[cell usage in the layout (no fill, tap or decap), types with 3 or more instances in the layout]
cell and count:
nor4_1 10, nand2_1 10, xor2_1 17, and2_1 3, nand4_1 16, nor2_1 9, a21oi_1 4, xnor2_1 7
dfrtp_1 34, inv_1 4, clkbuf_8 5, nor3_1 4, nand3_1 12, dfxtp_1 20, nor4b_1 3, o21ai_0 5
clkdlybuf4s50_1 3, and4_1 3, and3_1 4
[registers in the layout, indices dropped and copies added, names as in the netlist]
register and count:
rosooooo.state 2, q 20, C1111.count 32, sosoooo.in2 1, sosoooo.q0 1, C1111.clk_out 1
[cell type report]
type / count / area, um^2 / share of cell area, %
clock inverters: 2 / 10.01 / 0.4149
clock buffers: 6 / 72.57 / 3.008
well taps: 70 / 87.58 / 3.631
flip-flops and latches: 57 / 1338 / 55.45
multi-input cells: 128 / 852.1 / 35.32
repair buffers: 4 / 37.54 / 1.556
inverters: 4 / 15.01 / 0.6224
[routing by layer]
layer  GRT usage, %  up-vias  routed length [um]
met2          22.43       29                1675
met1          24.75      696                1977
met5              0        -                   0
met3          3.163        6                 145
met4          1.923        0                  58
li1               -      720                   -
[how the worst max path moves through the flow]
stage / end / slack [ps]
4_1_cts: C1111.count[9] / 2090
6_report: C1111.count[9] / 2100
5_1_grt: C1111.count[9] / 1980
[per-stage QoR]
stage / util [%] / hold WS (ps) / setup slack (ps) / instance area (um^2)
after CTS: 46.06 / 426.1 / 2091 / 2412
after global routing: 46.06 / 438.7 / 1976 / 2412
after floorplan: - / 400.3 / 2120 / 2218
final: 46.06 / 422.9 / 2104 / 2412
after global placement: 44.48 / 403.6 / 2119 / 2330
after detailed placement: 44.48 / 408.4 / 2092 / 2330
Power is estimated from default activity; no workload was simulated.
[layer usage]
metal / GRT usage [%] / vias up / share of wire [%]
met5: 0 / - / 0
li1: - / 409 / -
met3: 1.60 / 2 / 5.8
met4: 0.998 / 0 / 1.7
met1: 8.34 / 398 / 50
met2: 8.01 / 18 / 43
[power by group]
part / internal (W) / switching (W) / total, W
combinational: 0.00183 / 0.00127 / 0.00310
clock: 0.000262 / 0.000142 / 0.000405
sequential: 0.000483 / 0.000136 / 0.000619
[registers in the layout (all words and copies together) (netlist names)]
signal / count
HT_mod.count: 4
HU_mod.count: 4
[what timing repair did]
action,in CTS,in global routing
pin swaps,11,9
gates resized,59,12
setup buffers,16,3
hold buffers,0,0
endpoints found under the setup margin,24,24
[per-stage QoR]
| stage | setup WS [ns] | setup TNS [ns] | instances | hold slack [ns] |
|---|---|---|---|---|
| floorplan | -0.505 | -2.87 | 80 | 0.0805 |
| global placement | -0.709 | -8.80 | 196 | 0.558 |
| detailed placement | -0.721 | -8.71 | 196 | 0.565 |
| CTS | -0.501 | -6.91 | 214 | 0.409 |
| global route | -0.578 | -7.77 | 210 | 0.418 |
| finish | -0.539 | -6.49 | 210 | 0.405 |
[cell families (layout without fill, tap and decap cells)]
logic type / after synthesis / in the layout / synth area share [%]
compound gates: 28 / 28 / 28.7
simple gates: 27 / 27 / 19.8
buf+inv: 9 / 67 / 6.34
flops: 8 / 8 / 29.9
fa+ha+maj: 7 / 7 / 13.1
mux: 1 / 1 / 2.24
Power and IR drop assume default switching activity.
==> design/flow/design.v <==
`timescale 1ns / 1ps
module BinaryCounter #(parameter x=4, n =10)( adj_count,en,reset,clk,count,ld );
input en,reset, clk,ld;
input [x-1:0] adj_count;
output reg [x-1:0] count;
always @ (posedge clk , posedge reset) begin
if(reset)
count<=0;
else 
if(en) 
    if (ld) 
    count <= adj_count;
    else    
        if(count<n-1) 
        count <=count+1;
        else
        count <= 0;
end
endmodule
`timescale 1ns / 1ps
module ClockDivider #(parameter n = 50000000)
(input clk, rst, output reg clk_out);
reg [31:0] count;
always @ (posedge clk, posedge rst) begin
if (rst == 1'b1)  
count <= 32'b0;
else
if (count == n-1)
count <= 32'b0;
else
count <= count + 1;
end
always @ (posedge clk, posedge rst) begin
if (rst)  
clk_out <= 0;
else
if (count == n-1)
clk_out <= ~ clk_out;
end
endmodule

——

→ What is being asked
Scan the lines above for "196 | 0.565 |" and for "mux: 1 / 1 / 2.24". Repeat exactly the line holding each of them and every line in between.

→ Answer for the task
| detailed placement | -0.721 | -8.71 | 196 | 0.565 |
| CTS | -0.501 | -6.91 | 214 | 0.409 |
| global route | -0.578 | -7.77 | 210 | 0.418 |
| finish | -0.539 | -6.49 | 210 | 0.405 |
[cell families (layout without fill, tap and decap cells)]
logic type / after synthesis / in the layout / synth area share [%]
compound gates: 28 / 28 / 28.7
simple gates: 27 / 27 / 19.8
buf+inv: 9 / 67 / 6.34
flops: 8 / 8 / 29.9
fa+ha+maj: 7 / 7 / 13.1
mux: 1 / 1 / 2.24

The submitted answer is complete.